**Record excerpts**:
>>>

===== src/rtl/pe_pkg.sv =====
// Package for the PE row sequencer.
// Holds the sequencer state encoding, the default geometry (samples per block and
// PE row drain latency), and the two-pass signed coefficient table.
// Pass 0 row is the sum pass, pass 1 row is the difference pass.

package pe_pkg;

    typedef enum logic [1:0] {
        StIdle,
        StLoad,
        StStream,
        StDrain
    } state_t;

    localparam int unsigned N_DEFAULT        = 8;
    localparam int unsigned PIPE_LAT_DEFAULT = 4;
    localparam int unsigned COEF_WIDTH       = 8;
    localparam int unsigned COEF_IDX_W       = $clog2(N_DEFAULT);

    // COEF[pass][column]
    localparam logic signed [COEF_WIDTH-1:0] COEF [2][N_DEFAULT] = '{
        '{8'sd3, -8'sd5, 8'sd7, -8'sd11, 8'sd13, -8'sd17, 8'sd19, -8'sd23},
        '{8'sd2, 8'sd4, -8'sd6, 8'sd8, -8'sd10, 8'sd12, -8'sd14, 8'sd16}
    };

    // Columns beyond the table read as zero so a wider N still elaborates.
    function automatic logic signed [COEF_WIDTH-1:0] coef_lookup(input logic pass,
                                                                 input int unsigned idx);
        logic signed [COEF_WIDTH-1:0] value;
        value = '0;
        if (idx < N_DEFAULT) begin
            value = COEF[pass][idx[COEF_IDX_W-1:0]];
        end
        return value;
    endfunction

endpackage


===== src/rtl/pe_row_sequencer_if.sv =====
// Sample stream and PE row bus of the PE row sequencer.
//   s_valid / s_ready / s_data : input sample handshake (into the sequencer)
//   pe_x / pe_valid            : sample to the PE row and its qualifier
//   pe_z                       : partial-sum seed (constant zero)
//   pe_coefficient / pe_load   : serial coefficient bus and its shift-load strobe
//   pe_sumDiffSel              : 0 = sum pass, 1 = difference pass
// master = sequencer side, slave = sample source / PE row side.

interface pe_row_sequencer_if #(
    parameter int unsigned DATA_WIDTH = 8
) ();

    logic                  s_valid;
    logic                  s_ready;
    logic [DATA_WIDTH-1:0] s_data;
    logic [DATA_WIDTH-1:0] pe_x;
    logic [DATA_WIDTH-1:0] pe_z;
    logic [DATA_WIDTH-1:0] pe_coefficient;
    logic                  pe_sumDiffSel;
    logic                  pe_load;
    logic                  pe_valid;

    modport master (
        input  s_valid,
        input  s_data,
        output s_ready,
        output pe_x,
        output pe_z,
        output pe_coefficient,
        output pe_sumDiffSel,
        output pe_load,
        output pe_valid
    );

    modport slave (
        output s_valid,
        output s_data,
        input  s_ready,
        input  pe_x,
        input  pe_z,
        input  pe_coefficient,
        input  pe_sumDiffSel,
        input  pe_load,
        input  pe_valid
    );

endinterface


===== src/rtl/pe_coef_rom.sv =====
// Coefficient ROM with a registered read port.
// Ports:
//   clk, rst : clock and synchronous active-high reset (clears the output)
//   rd_en    : read strobe; when low the registered output returns to zero
//   pass     : table row (0 = sum, 1 = difference)
//   idx      : table column
//   rdata    : registered, sign-extended coefficient

module pe_coef_rom
    import pe_pkg::*;
#(
    parameter int unsigned DATA_WIDTH = 8,
    parameter int unsigned IDX_W      = 3
) (
    input  logic                  clk,
    input  logic                  rst,
    input  logic                  rd_en,
    input  logic                  pass,
    input  logic [IDX_W-1:0]      idx,
    output logic [DATA_WIDTH-1:0] rdata
);

    logic [DATA_WIDTH-1:0] rdata_d;
    logic [DATA_WIDTH-1:0] rdata_q;

    always_comb begin
        rdata_d = '0;
        if (rd_en) begin
            rdata_d = DATA_WIDTH'(coef_lookup(pass, 32'(idx)));
        end
    end

    always_ff @(posedge clk) begin
        if (rst) begin
            rdata_q <= '0;
        end else begin
            rdata_q <= rdata_d;
        end
    end

    assign rdata = rdata_q;

endmodule


===== src/rtl/pe_row_sequencer.sv =====
// PE row sequencer.
// A block runs two passes over N samples. Each pass loads N coefficients serially
// into the PE columns, streams N samples into the row, then waits PIPE_LAT cycles
// for the row to drain. Pass 0 takes samples from the input handshake and keeps a
// copy; pass 1 replays that copy without stalls. done_o pulses once per block.
// Ports:
//   clk, rst : clock and synchronous active-high reset
//   start_i  : one-cycle block start, honoured only when idle
//   bus      : sample handshake and PE row bus (master side)
//   busy_o   : high while a block is in progress (registered)
//   done_o   : one-cycle block-complete pulse (registered)

module pe_row_sequencer
    import pe_pkg::*;
#(
    parameter int unsigned DATA_WIDTH = 8,
    parameter int unsigned N          = N_DEFAULT,
    parameter int unsigned PIPE_LAT   = PIPE_LAT_DEFAULT
) (
    input  logic               clk,
    input  logic               rst,
    input  logic               start_i,
    pe_row_sequencer_if.master bus,
    output logic               busy_o,
    output logic               done_o
);

    localparam int unsigned CNT_MAX = (N > PIPE_LAT) ? N : PIPE_LAT;
    localparam int unsigned CNT_W   = $clog2(CNT_MAX + 1);
    localparam int unsigned IDX_W   = (N > 1) ? $clog2(N) : 1;

    localparam logic [CNT_W-1:0] LAST_SAMPLE = CNT_W'(N - 1);
    localparam logic [CNT_W-1:0] LAST_DRAIN  = CNT_W'(PIPE_LAT - 1);

    state_t           state_q, state_d;
    logic             pass_q, pass_d;
    logic [CNT_W-1:0] cnt_q, cnt_d;
    logic [IDX_W-1:0] idx;

    logic [DATA_WIDTH-1:0] buffer_q [N];
    logic                  buf_we;

    logic                  s_ready;
    logic                  handshake;
    logic                  advance;

    logic [DATA_WIDTH-1:0] pe_x_q, pe_x_d;
    logic                  pe_load_q, pe_load_d;
    logic                  pe_valid_q, pe_valid_d;
    logic                  pe_sel_q;
    logic                  busy_q;
    logic                  done_q, done_d;
    logic [DATA_WIDTH-1:0] pe_coef;

    // Sample and coefficient index; the counter is wider only to cover DRAIN.
    assign idx = cnt_q[IDX_W-1:0];

    // s_ready is decoded straight from registered state so the source sees it
    // in the same cycle the sequencer is able to take a sample.
    assign s_ready   = (state_q == StStream) && !pass_q;
    assign handshake = bus.s_valid && s_ready;

    always_comb begin
        state_d    = state_q;
        pass_d     = pass_q;
        cnt_d      = cnt_q;
        pe_x_d     = pe_x_q;
        pe_load_d  = 1'b0;
        pe_valid_d = 1'b0;
        done_d     = 1'b0;
        buf_we     = 1'b0;
        advance    = 1'b0;

        unique case (state_q)
            StIdle: begin
                if (start_i) begin
                    state_d = StLoad;
                    pass_d  = 1'b0;
                    cnt_d   = '0;
                end
            end

            StLoad: begin
                pe_load_d = 1'b1;
                if (cnt_q == LAST_SAMPLE) begin
                    state_d = StStream;
                    cnt_d   = '0;
                end else begin
                    cnt_d = cnt_q + 1'b1;
                end
            end

            StStream: begin
                if (!pass_q) begin
                    if (handshake) begin
                        buf_we     = 1'b1;
                        pe_x_d     = bus.s_data;
                        pe_valid_d = 1'b1;
                        advance    = 1'b1;
                    end
                end else begin
                    pe_x_d     = buffer_q[idx];
                    pe_valid_d = 1'b1;
                    advance    = 1'b1;
                end
                if (advance) begin
                    if (cnt_q == LAST_SAMPLE) begin
                        state_d = StDrain;
                        cnt_d   = '0;
                    end else begin
                        cnt_d = cnt_q + 1'b1;
                    end
                end
            end

            StDrain: begin
                if (cnt_q == LAST_DRAIN) begin
                    cnt_d = '0;
                    if (!pass_q) begin
                        pass_d  = 1'b1;
                        state_d = StLoad;
                    end else begin
                        pass_d  = 1'b0;
                        state_d = StIdle;
                        done_d  = 1'b1;
                    end
                end else begin
                    cnt_d = cnt_q + 1'b1;
                end
            end

            default: begin
                state_d = StIdle;
            end
        endcase
    end

    always_ff @(posedge clk) begin
        if (rst) begin
            state_q    <= StIdle;
            pass_q     <= 1'b0;
            cnt_q      <= '0;
            pe_x_q     <= '0;
            pe_load_q  <= 1'b0;
            pe_valid_q <= 1'b0;
            pe_sel_q   <= 1'b0;
            busy_q     <= 1'b0;
            done_q     <= 1'b0;
        end else begin
            state_q    <= state_d;
            pass_q     <= pass_d;
            cnt_q      <= cnt_d;
            pe_x_q     <= pe_x_d;
            pe_load_q  <= pe_load_d;
            pe_valid_q <= pe_valid_d;
            pe_sel_q   <= pass_q;
            busy_q     <= (state_q != StIdle);
            done_q     <= done_d;
        end
    end

    // Sample buffer is plain storage; contents are always written before use.
    always_ff @(posedge clk) begin
        if (buf_we) begin
            buffer_q[idx] <= bus.s_data;
        end
    end

    // The ROM output register sits at the same stage as pe_load_q, keeping the
    // coefficient and its strobe aligned.
    pe_coef_rom #(
        .DATA_WIDTH (DATA_WIDTH),
        .IDX_W      (IDX_W)
    ) u_coef_rom (
        .clk   (clk),
        .rst   (rst),
        .rd_en (state_q == StLoad),
        .pass  (pass_q),
        .idx   (idx),
        .rdata (pe_coef)
    );

    assign bus.s_ready        = s_ready;
    assign bus.pe_x           = pe_x_q;
    assign bus.pe_z           = '0;
    assign bus.pe_coefficient = pe_coef;
    assign bus.pe_sumDiffSel  = pe_sel_q;
    assign bus.pe_load        = pe_load_q;
    assign bus.pe_valid       = pe_valid_q;
    assign busy_o             = busy_q;
    assign done_o             = done_q;

endmodule


===== src/flat_wrapper.sv =====
// flat-port wrapper written by rule: the top's interface ports become plain ports
module pe_row_sequencer_flat import pe_pkg::*;
#(
    parameter int unsigned DATA_WIDTH = 8,
    parameter int unsigned N          = N_DEFAULT,
    parameter int unsigned PIPE_LAT   = PIPE_LAT_DEFAULT
)
  (clk, rst, start_i, busy_o, done_o, bus_s_valid, bus_s_data, bus_s_ready, bus_pe_x, bus_pe_z, bus_pe_coefficient, bus_pe_sumDiffSel, bus_pe_load, bus_pe_valid);
  pe_row_sequencer_if #(.DATA_WIDTH(DATA_WIDTH)) bus_i ();
  input  logic clk;
  input  logic rst;
  input  logic start_i;
  output logic busy_o;
  output logic done_o;
  input wire logic [$bits(bus_i.s_valid)-1:0] bus_s_valid;
  input wire logic [$bits(bus_i.s_data)-1:0] bus_s_data;
  output wire logic [$bits(bus_i.s_ready)-1:0] bus_s_ready;
  output wire logic [$bits(bus_i.pe_x)-1:0] bus_pe_x;
  output wire logic [$bits(bus_i.pe_z)-1:0] bus_pe_z;
  output wire logic [$bits(bus_i.pe_coefficient)-1:0] bus_pe_coefficient;
  output wire logic [$bits(bus_i.pe_sumDiffSel)-1:0] bus_pe_sumDiffSel;
  output wire logic [$bits(bus_i.pe_load)-1:0] bus_pe_load;
  output wire logic [$bits(bus_i.pe_valid)-1:0] bus_pe_valid;
  assign bus_i.s_valid = bus_s_valid;
  assign bus_i.s_data = bus_s_data;
  assign bus_s_ready = bus_i.s_ready;
  assign bus_pe_x = bus_i.pe_x;
  assign bus_pe_z = bus_i.pe_z;
  assign bus_pe_coefficient = bus_i.pe_coefficient;
  assign bus_pe_sumDiffSel = bus_i.pe_sumDiffSel;
  assign bus_pe_load = bus_i.pe_load;
  assign bus_pe_valid = bus_i.pe_valid;
  pe_row_sequencer #(.DATA_WIDTH(DATA_WIDTH), .N(N), .PIPE_LAT(PIPE_LAT)) u_core (.clk(clk), .rst(rst), .start_i(start_i), .bus(bus_i), .busy_o(busy_o), .done_o(done_o));
endmodule

===== config.mk =====
export PLATFORM = sky130hd
export DESIGN_NAME = pe_row_sequencer_flat
export DESIGN_NICKNAME = d
export VERILOG_FILES = /design/src/rtl/pe_pkg.sv /design/src/rtl/pe_row_sequencer_if.sv /design/src/rtl/pe_coef_rom.sv /design/src/rtl/pe_row_sequencer.sv /design/src/flat_wrapper.sv
export SDC_FILE = /design/constraint.sdc
export NUM_CORES = 1
export LEC_CHECK = 0
export ABC_CLOCK_PERIOD_IN_PS = 1900
export CAP_MARGIN = 30
export CELL_PAD_IN_SITES_DETAIL_PLACEMENT = 2
export CELL_PAD_IN_SITES_GLOBAL_PLACEMENT = 2
export CORE_MARGIN = 2
export CORE_UTILIZATION = 30
export DETAILED_ROUTE_END_ITERATION = 10
export GPL_TIMING_DRIVEN = 1
export HOLD_SLACK_MARGIN = 0.05
export PLACE_DENSITY_LB_ADDON = 0.1
export SKIP_CTS_REPAIR_TIMING = 1
export SKIP_LAST_GASP = 1
export SYNTH_ARGS = -nofsm -noshare
export SYNTH_HDL_FRONTEND = slang
export SYNTH_SLANG_ARGS = --single-unit

===== constraint.sdc =====
create_clock -name clk -period 1.9 [get_ports clk]
set_input_delay 0.38 -clock clk [delete_from_list [all_inputs] [get_ports clk]]
set_output_delay 0.38 -clock clk [all_outputs]
set_load 0.01 [all_outputs]

Word-level counts from Yosys, hierarchy flattened
Memory sizes are Yosys's and may differ from the RTL's. A register that Yosys moved wholly into a read port is not among the register bits.
Index checks and enable logic that the tools add are counted.
- register bits after elaboration: 20
- RAM bits: 64
- input port bits: 12
- output and inout port bits: 30
- word-level logic and storage cells: 74
- memories: 1
- memories (memory ; words ; bits a word ; read ports ; clocked after Yosys merged registers in ; write ports ; RTL line ; source):
    u_core.buffer_q ; 8 ; 8 ; 1 ; 1 ; 1 ; pe_row_sequencer.sv:40 ; logic [DATA_WIDTH-1:0] buffer_q [N];
- add/sub/neg operators: 1
- order comparisons: 2
- equality and inequality tests: 10
- multiplexer cells: 31
- bitwise gates (word level): 6
- reduce and logical (&&, ||, !) cells: 14
- operators by type and width (kind ; count):
    $mux W64 ; 2
    $mux W57 ; 1
    $bmux W8 S3 ; 1
    $mux W4 ; 4
    $mux W8 ; 2
    $pmux W4 S4 ; 1
    $mux W1 ; 13
    $mux W2 ; 5
    $pmux W2 S4 ; 1
    $ne A2 B2 Y1 const B ; 3
    $reduce_bool A2 Y1 ; 3
    $reduce_and A5 Y1 ; 1
    $add A4 B1 Y4 const B ; 1
    $eq A2 B2 Y1 const B ; 2
    $eq A4 B2 Y1 const B ; 1
    $eq A4 B3 Y1 const B ; 1
    $ge A4 B4 Y1 const B ; 1
    $ne A2 B1 Y1 const B ; 2
    $not A1 Y1 ; 4
    $not A3 Y4 ; 1
    $reduce_and A2 Y1 ; 2
    $reduce_or A2 Y1 ; 2
    $reduce_and A3 Y1 ; 1
    $reduce_or A3 Y1 ; 1
    7 further kinds ; 8

Depth between registers and ports, before layout
- depth in word-level cells: 8
- mapped depth: 7
- gate-level depth less buffers: 7

Modules after synthesis
Synthesis repeated with hierarchy kept, for this count alone.
- cell total of the unflattened synthesis: 293
- area total of the unflattened synthesis: 3911.3 um2
- by module, submodules not included (module ; times used ; cells an instance ; area an instance (um2) ; seq. area each (um2)):
    pe_row_sequencer ; 1 ; 257 ; 3537.1 ; 2322.2
    pe_coef_rom ; 1 ; 36 ; 374.1 ; 120.1

Worst setup path before layout
Ideal clock, no wire load.
- kind: reg2reg
- from: register u_core.cnt_q[0]
- to: register u_core.u_coef_rom.rdata_q[4] (netlist: u_core.u_coef_rom.rdata[4])
- library setup time: 0.065 ns
- arrival: 1.719 ns
- required time: 1.835 ns
- slack: 0.116 ns
- cell stages (with the launch flop): 7
- buffers on the path: 2
- clock period less this slack: 1.784 ns
- cell sequence: dfxtp_1 -> buf_4 -> buf_4 -> inv_1 -> ha_1 -> mux4_2 -> nor2_1
- word-level cells in the longest chain between the ends: 4
- RTL lines (what ; RTL line ; source):
    from (decl) ; pe_row_sequencer.sv:37 ; logic [CNT_W-1:0] cnt_q, cnt_d;
    from (signal assigned) ; pe_row_sequencer.sv:152 ; cnt_q <= cnt_d;
    $not A3 Y4 (implied by the code) ; pe_pkg.sv:32 ; value = COEF[pass][idx[COEF_IDX_W-1:0]];
    $bmux W8 S3 ; pe_pkg.sv:32 ;
    $mux W8 (implied by the code) (2 in a row) ; pe_pkg.sv:32 ;
    to (signal assigned) ; pe_coef_rom.sv:37 ; rdata_q <= rdata_d;
    to (decl) ; pe_coef_rom.sv:24 ; logic [DATA_WIDTH-1:0] rdata_q;
Every way passes these cells. The select of a mux whose other input is x is not followed.
A chain may end at the register's enable or synchronous reset.

Worst setup path after layout
- from: register u_core.state_q[0]
- to: register u_core.state_q[0]
- word-level cells in the longest chain between the ends: 8
- elaborated cells between the ends (all ways): 16
- classes of those cells: 8 x eq/ne; 4 x mux; 4 x reduce/logical
- RTL lines (what ; RTL line ; source):
    from (decl) ; pe_row_sequencer.sv:35 ; state_t state_q, state_d;
    from (signal assigned) ; pe_row_sequencer.sv:140 ; state_q <= StIdle;
    from (signal assigned) ; pe_row_sequencer.sv:150 ; state_q <= state_d;
    $eq A2 B2 Y1 ; pe_row_sequencer.sv:60, pe_row_sequencer.sv:74 ;
    $logic_and A1 B1 Y1 ; pe_row_sequencer.sv:60 ; assign s_ready = (state_q == StStream) && !pass_q;
    $logic_and A1 B1 Y1 ; pe_row_sequencer.sv:61 ; assign handshake = bus.s_valid && s_ready;
    $mux W1 ; pe_row_sequencer.sv:95 ; if (handshake) begin
    $mux W1 ; pe_row_sequencer.sv:94 ; if (!pass_q) begin
    $mux W1 ; pe_row_sequencer.sv:74 ; unique case (state_q)
    $ne A2 B2 Y1 (no source line) ; n/a ;
    $reduce_and A5 Y1 (no source line) ; n/a ;
Several ways; a longest one is shown, not always the timed one. The select of a mux whose other input is x is not followed.

==> key figures <==
STA
  – RSZ-0062 raised after global routing: false
  – # setup viols final: 0
  – Slew margin rel.: 64.4%
  – Endpoints failing hold: 0
  – Period utilization: between 90% and 100%
  – Post-layout minimum cycle time: about 1800 ps
  – Worst Tran Pin Value: between 500 and 600 ps
  – Max-slew violations: 0
  – Skew final: between 6 and 7 ps
  – Fmax: 557 MHz

Die
  – Starting Density: a little under a third
  – Die Ht: 119 um
  – Area of the core: about 13000 um2
  – Chip Width: ~120 um
  – Row cnt: 42
  – I/O pins: 42
  – Die area: 14200 um2

Logic synthesis
  – Synth Instances: between 300 and 400
  – Mean Syn Cell Area: between 10 and 15 um2
  – Post-synthesis cell type count: 45
  – EDFF count, synth: 64
  – Synth top area share: approximately half
  – Yosys warns: 0
  – Synth Flop Type: edfxtp_1
  – Yosys reg bits: 90
  – Area leader, netlist: edfxtp_1
  – Asr flop ratio synth: 0%
  – Sequential fraction of the synthesis area: 61.4%
  – Count leader, synth: edfxtp_1
  – Post-synth top cells: edfxtp_1, mux2i_1, nor2_1, dfxtp_1, o22ai_1
  – Synth area leaders: edfxtp_1, dfxtp_1, mux2i_1
  – Synthesized cell area: 3980 um2

Drt
  – Pre-Repair DR Iteration Count: 6
  – Met2 routed WL: 5660 um
  – Detailed Route WL: about 12000 um
  – Via count: 2624
  – Remaining antenna violation count: 0
  – DR top layer: met4
  – Drt initial violations: ~110
  – WL per Instance: approximately 21 um
  – Wire length on met3: approximately 280 um
  – DRC: 0
  – WL met1: about 5600 um
  – Via density: between 4 and 5

Run status
  – Outcome: finished clean

Clock network
  – H-tree Lvls: 3
  – Clk_lat worst skew: roughly 350 ps
  – TritonCTS clock tree: yes
  – Clk sink count: 90
  – Clock buffer depth: 2
  – Clock Tree Root: clkbuf_16
  – CTS buffer count: 9
  – CTS clock-pin slew for the worst setup and hold paths: 70 ps

Pwr
  – Total power: 5720 uW
  – Part of the power in the clock network: ~34%
  – Sequential power share: approximately two fifths
  – Max IR drop VDD: 0.000449 V
  – Sw Ratio: between 20% and 30%
  – Comb power frac: a little over a quarter
  – Pwr dens: approximately 1200 nW/um2
  – Pleak: approximately 0.0017 uW
  – Net Sw Power: roughly 1700 uW
  – P_int: ~4000 uW

Final layout
  – Final Util: 38.0%
  – # diodes: 0
  – Fillers: 1339
  – Layout cells sized above 1: 15.8%
  – Final nets: between 300 and 400
  – Layout area overhead: 25.1%

Setup path
  – CP endpoint: u_core.state_q[0]
  – R2R setup slack: 100 ps
  – Setup crit start: u_core.state_q[0]
  – Reg2reg start: u_core.state_q[0]
  – CP Launch Type: flop
  – Critical path fanouts, max: 11
  – Worst EP required: 2160 ps
  – Crit. End Element: flop
  – Critical path class: reg -> reg
  – R2R depth: 7
  – CP arrival: a little over 2000 ps
  – Reg2Reg Capture Point: u_core.state_q[0]

GRT
  – First-pass GRT wire length: between 15000 and 20000 um
  – Total gr overflow: 0
  – Largest net degree at the start of global routing: 27
  – GR Util All Layers: between 15 and 20%
  – Vias in the first global route: roughly 2800
  – Initial antenna violation count: 0

Place
  – Detail Placement HPWL: approximately 8400 um
  – Input/output buffers: 33
  – RePlAce Congestion: 0.751

Run
  – Max Cap Viol: 0

Worst hold path
  – Worst hold path class: reg -> reg
==> layout make-up <==
class	instances	area [um2]	share of cell area (%)
clock buffer	12	236	4.76
clock inverter	4	76.3	1.53
inverter	10	37.5	0.755
multi-input combinational	194	1370	27.6
sequential	90	2440	49.2
tap	176	220	4.43
timing repair buffer	63	583	11.7
==> per-stage QoR <==
| stage | std cells | hold WS [ps] | setup slack, ps | area, um2 | TNS, ps |
|---|---|---|---|---|---|
| floorplan | 320 | 469 | 116 | 4000 | 0 |
| global placement | 533 | 517 | 28.8 | 4640 | 0 |
| detailed placement | 533 | 530 | 3.55 | 4640 | 0 |
| CTS | 549 | 547 | -274 | 4950 | -274 |
| global route | 549 | 616 | 1.00 | 4970 | 0 |
| finish | 549 | 553 | 103 | 4970 | 0 |
==> per-layer routing <==
layer	GRT usage, %	up-vias
met2	28.0	40
met3	3.30	8
li1	-	1250
met4	6.25	0
met5	0	-
met1	23.3	1326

<<<

**Assignment**: With the first line being the one containing "from (signal assigned) ; pe_row_sequencer.sv:140" and the last line the one containing "pe_row_sequencer.sv:74 ; unique case (state_q)", transcribe exactly the lines above that fall in that range.

**Response to this exercise**:
    from (signal assigned) ; pe_row_sequencer.sv:140 ; state_q <= StIdle;
    from (signal assigned) ; pe_row_sequencer.sv:150 ; state_q <= state_d;
    $eq A2 B2 Y1 ; pe_row_sequencer.sv:60, pe_row_sequencer.sv:74 ;
    $logic_and A1 B1 Y1 ; pe_row_sequencer.sv:60 ; assign s_ready = (state_q == StStream) && !pass_q;
    $logic_and A1 B1 Y1 ; pe_row_sequencer.sv:61 ; assign handshake = bus.s_valid && s_ready;
    $mux W1 ; pe_row_sequencer.sv:95 ; if (handshake) begin
    $mux W1 ; pe_row_sequencer.sv:94 ; if (!pass_q) begin
    $mux W1 ; pe_row_sequencer.sv:74 ; unique case (state_q)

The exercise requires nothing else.